• _Your objective_: Present each line of the entries below that holds the word "merged".

(Data section Opens)

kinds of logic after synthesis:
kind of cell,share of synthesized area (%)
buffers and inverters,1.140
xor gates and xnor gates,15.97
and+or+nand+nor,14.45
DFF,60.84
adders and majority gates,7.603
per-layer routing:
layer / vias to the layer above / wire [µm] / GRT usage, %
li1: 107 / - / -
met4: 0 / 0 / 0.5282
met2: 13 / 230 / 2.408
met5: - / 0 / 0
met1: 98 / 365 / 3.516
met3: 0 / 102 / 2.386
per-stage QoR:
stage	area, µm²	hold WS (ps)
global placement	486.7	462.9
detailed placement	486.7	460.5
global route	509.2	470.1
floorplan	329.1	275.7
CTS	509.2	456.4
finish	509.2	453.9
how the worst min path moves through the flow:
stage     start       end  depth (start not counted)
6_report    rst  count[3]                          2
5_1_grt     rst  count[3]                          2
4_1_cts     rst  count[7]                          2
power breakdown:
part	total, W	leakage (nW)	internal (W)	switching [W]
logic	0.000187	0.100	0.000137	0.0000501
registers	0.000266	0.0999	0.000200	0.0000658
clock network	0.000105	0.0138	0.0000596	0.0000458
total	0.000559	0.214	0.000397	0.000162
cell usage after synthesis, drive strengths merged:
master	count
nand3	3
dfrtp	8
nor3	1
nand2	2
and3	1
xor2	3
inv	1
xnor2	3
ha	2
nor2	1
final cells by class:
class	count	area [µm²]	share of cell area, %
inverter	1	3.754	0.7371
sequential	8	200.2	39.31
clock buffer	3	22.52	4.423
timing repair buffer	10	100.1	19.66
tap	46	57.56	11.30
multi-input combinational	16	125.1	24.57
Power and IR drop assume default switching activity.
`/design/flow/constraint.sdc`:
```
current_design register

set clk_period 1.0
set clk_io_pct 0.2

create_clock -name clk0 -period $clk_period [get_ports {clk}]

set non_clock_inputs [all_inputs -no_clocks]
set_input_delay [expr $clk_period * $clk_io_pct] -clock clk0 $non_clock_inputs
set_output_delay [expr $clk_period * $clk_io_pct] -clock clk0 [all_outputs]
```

(Data section Closes)
(Data section Opens)

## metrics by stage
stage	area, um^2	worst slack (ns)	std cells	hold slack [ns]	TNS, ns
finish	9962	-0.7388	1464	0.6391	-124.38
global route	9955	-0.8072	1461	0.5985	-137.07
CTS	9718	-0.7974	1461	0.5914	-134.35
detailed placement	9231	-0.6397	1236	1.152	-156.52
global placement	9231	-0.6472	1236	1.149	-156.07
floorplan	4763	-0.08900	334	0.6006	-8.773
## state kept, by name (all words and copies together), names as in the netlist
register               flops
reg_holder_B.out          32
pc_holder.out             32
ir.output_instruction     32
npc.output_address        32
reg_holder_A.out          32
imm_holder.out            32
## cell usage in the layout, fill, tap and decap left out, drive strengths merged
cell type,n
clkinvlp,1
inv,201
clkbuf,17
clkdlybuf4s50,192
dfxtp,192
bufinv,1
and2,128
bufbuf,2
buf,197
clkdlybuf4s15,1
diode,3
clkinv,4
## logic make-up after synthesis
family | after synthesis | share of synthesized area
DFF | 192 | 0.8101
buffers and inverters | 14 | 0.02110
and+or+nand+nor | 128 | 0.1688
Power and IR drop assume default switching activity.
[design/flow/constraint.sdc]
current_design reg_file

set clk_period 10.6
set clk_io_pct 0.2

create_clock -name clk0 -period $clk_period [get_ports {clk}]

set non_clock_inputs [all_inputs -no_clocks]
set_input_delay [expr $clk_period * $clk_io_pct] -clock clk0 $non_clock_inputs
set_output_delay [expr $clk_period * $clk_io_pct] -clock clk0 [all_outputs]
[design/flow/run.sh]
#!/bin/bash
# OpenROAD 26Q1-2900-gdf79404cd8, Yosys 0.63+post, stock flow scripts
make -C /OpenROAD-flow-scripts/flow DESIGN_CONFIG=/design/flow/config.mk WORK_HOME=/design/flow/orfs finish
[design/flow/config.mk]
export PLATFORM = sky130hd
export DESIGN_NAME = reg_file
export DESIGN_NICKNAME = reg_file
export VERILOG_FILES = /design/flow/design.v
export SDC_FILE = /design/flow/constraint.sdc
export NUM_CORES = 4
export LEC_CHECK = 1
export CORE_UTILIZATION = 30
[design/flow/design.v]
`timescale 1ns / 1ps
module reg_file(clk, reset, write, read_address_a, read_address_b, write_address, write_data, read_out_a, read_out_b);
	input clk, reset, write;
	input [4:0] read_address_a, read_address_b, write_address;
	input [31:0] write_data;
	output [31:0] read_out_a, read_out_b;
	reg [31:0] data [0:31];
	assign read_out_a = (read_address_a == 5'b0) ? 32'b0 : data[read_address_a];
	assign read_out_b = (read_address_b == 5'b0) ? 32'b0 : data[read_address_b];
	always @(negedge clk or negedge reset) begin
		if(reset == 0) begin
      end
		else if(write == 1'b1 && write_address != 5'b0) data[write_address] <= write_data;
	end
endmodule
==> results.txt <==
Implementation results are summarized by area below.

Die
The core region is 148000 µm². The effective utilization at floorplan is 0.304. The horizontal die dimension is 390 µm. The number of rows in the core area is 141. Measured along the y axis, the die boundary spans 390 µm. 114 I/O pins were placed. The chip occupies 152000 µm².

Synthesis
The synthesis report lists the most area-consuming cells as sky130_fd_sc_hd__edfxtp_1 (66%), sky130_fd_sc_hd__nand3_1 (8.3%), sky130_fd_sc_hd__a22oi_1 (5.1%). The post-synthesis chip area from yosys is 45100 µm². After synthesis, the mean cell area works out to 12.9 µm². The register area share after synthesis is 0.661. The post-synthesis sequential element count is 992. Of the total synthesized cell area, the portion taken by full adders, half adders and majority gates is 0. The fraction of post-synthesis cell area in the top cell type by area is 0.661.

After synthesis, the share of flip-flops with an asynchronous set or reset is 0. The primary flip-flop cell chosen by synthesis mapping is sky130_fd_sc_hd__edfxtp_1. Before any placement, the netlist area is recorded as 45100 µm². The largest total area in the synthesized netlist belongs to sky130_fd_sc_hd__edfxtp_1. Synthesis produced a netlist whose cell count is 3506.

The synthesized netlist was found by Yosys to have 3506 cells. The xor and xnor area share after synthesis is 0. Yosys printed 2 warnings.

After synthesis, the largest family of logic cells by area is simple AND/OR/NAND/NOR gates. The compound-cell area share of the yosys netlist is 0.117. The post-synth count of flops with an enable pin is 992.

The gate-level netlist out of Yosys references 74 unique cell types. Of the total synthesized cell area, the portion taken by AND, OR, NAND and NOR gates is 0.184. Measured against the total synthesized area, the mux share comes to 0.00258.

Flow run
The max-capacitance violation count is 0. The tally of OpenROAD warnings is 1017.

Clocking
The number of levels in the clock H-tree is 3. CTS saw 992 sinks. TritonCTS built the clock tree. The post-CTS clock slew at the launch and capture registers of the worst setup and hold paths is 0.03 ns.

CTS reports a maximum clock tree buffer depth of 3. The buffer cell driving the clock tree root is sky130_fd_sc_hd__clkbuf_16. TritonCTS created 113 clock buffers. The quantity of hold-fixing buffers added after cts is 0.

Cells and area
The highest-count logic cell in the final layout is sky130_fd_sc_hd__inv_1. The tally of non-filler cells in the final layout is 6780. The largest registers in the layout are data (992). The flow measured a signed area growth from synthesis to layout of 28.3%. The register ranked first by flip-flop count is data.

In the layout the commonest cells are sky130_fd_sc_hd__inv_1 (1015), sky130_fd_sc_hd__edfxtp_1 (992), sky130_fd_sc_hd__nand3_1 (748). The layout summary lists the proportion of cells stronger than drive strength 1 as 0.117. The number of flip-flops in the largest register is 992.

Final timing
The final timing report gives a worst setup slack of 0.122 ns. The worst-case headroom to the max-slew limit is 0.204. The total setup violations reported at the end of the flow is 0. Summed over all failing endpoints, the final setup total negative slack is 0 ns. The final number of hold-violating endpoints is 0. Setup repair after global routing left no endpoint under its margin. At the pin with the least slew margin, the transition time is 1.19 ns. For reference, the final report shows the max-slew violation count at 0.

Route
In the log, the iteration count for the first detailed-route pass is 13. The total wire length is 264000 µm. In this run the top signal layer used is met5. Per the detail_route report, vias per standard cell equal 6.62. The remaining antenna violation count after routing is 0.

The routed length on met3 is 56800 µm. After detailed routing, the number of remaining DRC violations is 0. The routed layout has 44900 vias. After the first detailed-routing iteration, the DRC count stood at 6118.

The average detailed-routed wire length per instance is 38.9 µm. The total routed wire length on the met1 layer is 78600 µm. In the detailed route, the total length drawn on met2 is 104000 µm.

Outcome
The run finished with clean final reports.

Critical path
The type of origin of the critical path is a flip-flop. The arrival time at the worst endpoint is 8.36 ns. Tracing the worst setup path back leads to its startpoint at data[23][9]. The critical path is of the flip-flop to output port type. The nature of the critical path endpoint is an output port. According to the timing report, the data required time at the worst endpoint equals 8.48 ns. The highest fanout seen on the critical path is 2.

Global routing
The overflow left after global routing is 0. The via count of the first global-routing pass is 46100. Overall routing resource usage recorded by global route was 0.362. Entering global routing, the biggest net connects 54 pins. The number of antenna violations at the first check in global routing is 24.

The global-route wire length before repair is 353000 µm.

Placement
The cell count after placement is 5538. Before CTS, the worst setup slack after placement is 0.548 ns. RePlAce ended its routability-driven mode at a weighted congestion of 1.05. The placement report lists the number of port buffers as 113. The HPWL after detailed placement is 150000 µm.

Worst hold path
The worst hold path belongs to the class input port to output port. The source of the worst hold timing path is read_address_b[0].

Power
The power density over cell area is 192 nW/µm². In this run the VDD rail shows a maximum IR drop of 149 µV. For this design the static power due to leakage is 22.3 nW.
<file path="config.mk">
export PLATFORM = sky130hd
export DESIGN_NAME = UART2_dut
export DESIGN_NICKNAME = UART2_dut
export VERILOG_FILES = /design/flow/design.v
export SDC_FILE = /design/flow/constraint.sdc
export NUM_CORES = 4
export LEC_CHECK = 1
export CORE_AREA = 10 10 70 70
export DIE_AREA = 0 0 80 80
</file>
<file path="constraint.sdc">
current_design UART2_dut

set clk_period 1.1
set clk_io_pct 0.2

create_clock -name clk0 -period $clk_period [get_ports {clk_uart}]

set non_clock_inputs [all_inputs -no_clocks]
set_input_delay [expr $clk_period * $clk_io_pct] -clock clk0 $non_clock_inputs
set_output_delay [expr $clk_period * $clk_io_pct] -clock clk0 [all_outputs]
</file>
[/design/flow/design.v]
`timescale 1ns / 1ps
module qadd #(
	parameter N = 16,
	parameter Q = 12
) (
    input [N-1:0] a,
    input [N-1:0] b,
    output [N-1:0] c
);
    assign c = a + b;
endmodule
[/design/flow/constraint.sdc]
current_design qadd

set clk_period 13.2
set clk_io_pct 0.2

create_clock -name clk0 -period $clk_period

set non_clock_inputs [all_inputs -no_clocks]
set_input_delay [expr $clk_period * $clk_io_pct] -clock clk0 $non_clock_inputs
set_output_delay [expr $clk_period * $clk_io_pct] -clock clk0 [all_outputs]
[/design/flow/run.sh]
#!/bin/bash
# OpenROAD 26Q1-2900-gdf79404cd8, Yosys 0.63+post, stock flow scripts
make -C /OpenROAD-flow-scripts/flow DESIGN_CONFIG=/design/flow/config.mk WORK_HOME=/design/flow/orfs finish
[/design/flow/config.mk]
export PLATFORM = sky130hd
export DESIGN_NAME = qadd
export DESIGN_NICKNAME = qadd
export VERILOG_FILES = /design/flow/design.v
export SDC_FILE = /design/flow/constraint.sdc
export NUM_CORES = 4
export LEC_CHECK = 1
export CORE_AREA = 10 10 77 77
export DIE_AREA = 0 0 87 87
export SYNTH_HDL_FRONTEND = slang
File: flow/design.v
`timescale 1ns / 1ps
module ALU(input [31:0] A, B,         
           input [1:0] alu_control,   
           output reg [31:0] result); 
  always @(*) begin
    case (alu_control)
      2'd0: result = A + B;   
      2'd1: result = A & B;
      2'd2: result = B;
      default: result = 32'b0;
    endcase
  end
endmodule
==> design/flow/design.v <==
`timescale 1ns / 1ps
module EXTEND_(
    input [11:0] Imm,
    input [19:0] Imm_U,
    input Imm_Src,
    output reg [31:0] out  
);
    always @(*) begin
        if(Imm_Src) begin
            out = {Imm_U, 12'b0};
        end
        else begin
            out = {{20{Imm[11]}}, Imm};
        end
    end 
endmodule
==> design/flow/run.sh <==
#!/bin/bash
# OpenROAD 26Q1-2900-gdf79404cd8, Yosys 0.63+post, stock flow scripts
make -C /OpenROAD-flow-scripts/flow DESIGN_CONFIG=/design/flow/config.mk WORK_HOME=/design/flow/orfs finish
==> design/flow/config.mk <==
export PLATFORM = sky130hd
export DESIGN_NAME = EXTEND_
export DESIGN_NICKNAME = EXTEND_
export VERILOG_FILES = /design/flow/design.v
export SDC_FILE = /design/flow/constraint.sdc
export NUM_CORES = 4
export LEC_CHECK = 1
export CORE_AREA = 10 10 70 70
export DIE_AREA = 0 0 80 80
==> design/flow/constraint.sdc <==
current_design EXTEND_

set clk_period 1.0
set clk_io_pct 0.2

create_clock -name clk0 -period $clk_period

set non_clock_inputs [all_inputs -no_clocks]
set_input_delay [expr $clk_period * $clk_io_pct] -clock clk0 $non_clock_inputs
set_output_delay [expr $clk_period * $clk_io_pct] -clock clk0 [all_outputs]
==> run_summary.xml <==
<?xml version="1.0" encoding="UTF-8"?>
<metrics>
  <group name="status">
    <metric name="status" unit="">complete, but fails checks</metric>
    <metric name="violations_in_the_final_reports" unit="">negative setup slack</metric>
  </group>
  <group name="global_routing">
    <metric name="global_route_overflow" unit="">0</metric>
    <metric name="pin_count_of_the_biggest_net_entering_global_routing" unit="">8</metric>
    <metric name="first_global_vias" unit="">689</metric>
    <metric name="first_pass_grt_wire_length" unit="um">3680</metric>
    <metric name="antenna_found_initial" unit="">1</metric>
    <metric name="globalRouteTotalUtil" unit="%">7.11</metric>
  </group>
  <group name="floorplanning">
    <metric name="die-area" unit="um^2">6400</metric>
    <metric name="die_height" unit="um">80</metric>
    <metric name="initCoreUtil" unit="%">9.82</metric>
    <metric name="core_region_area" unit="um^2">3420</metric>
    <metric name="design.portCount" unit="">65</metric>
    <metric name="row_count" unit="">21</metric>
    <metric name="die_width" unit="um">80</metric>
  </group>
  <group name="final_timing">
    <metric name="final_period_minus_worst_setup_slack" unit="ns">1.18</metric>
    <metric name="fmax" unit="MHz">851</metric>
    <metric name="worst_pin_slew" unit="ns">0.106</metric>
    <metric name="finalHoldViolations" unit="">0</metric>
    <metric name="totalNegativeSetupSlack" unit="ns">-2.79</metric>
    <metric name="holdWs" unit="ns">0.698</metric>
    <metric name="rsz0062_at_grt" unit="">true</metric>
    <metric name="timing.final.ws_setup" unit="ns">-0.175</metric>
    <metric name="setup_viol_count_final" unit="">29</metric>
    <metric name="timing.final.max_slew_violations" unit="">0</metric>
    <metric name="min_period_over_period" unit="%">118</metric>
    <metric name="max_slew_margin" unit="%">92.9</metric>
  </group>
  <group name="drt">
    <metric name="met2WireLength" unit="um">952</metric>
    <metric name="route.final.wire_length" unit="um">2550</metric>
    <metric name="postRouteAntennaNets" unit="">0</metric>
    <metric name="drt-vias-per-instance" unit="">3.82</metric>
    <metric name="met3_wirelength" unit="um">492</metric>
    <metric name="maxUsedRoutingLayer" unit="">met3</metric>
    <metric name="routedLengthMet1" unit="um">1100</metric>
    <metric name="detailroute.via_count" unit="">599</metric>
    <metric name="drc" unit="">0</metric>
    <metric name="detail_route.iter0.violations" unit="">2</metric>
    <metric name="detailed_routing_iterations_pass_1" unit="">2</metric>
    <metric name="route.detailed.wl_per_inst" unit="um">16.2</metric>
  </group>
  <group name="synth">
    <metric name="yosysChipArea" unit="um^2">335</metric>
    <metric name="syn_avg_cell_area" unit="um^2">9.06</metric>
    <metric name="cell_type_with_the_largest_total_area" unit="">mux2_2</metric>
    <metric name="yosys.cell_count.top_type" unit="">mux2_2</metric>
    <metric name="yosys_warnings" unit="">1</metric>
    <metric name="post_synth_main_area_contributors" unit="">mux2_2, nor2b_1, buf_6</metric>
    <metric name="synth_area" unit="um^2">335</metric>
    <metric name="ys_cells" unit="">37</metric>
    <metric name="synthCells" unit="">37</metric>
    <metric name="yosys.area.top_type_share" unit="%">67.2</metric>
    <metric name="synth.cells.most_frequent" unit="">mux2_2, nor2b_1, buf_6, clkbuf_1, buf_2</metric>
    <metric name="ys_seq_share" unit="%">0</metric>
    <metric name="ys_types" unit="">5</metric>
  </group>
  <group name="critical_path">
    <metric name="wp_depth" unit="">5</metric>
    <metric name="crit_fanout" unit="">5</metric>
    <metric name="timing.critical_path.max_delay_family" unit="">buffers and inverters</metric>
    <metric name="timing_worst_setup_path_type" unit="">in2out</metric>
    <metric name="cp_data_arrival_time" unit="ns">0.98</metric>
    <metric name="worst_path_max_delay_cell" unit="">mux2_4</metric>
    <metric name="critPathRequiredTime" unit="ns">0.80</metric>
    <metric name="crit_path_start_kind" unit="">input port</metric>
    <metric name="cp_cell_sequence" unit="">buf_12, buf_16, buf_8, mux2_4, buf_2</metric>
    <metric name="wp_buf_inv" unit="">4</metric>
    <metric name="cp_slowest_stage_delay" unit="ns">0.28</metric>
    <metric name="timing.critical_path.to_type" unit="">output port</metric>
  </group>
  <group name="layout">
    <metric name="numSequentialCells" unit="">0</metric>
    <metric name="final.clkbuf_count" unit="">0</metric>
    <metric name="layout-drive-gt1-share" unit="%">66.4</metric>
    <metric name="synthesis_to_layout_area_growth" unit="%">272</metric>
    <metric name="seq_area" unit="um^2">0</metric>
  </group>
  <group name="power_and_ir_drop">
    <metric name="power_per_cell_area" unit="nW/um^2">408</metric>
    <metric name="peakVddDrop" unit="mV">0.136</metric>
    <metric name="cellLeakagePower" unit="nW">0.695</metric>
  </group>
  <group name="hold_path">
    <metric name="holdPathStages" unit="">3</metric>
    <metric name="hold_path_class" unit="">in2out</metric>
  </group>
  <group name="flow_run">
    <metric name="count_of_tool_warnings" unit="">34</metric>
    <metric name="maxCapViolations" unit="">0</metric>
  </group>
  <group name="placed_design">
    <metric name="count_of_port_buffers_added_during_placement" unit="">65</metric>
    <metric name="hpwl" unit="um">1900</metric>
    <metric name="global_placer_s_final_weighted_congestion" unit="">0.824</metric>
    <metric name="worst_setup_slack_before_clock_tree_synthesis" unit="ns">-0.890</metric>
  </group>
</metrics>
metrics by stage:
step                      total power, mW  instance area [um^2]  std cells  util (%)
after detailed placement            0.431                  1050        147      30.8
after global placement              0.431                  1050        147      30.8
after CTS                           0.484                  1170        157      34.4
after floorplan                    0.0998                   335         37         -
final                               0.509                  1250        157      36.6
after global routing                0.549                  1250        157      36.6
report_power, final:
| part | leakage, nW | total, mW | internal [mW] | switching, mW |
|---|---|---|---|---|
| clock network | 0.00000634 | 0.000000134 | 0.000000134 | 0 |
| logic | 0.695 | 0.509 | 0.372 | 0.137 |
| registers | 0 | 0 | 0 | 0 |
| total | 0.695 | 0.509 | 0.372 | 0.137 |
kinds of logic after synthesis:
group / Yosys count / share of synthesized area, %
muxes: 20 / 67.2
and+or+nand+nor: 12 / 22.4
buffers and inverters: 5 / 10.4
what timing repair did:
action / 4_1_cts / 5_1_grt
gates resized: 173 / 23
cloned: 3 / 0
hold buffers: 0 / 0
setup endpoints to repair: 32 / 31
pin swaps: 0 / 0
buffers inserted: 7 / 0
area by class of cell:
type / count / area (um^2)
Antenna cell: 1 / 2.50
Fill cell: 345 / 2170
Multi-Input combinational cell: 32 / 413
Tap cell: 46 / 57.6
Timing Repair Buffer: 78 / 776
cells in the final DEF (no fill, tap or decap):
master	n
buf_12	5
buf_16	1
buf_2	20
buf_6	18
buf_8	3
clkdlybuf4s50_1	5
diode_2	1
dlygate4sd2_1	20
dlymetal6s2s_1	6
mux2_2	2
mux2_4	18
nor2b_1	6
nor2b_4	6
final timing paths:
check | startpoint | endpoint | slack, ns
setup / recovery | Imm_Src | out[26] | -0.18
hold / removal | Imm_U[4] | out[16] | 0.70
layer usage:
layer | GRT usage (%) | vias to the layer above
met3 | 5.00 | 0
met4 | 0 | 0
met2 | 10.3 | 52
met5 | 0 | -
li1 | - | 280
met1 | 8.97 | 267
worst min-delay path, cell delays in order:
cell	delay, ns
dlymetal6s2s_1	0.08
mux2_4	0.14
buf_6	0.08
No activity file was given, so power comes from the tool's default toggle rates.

(Data section Closes)
(Data section Opens)

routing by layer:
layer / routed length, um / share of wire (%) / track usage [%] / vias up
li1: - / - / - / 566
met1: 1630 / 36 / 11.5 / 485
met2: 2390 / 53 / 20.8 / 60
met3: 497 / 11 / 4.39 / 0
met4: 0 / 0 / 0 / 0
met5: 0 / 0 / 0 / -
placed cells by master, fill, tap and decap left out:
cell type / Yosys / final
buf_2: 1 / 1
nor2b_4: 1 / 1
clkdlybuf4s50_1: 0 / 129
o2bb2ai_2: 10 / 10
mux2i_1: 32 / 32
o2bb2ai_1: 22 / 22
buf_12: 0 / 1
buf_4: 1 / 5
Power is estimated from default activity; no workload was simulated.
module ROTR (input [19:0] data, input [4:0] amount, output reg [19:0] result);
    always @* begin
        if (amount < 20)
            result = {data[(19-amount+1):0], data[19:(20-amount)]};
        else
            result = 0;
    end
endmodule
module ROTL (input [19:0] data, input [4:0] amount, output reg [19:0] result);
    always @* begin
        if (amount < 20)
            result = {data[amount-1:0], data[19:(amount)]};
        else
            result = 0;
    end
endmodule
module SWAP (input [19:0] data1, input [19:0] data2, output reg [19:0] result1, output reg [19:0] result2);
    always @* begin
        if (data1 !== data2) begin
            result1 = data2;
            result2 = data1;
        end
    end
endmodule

(Data section Closes)

• _Response to the exercise_:
cell usage after synthesis, drive strengths merged:
## cell usage in the layout, fill, tap and decap left out, drive strengths merged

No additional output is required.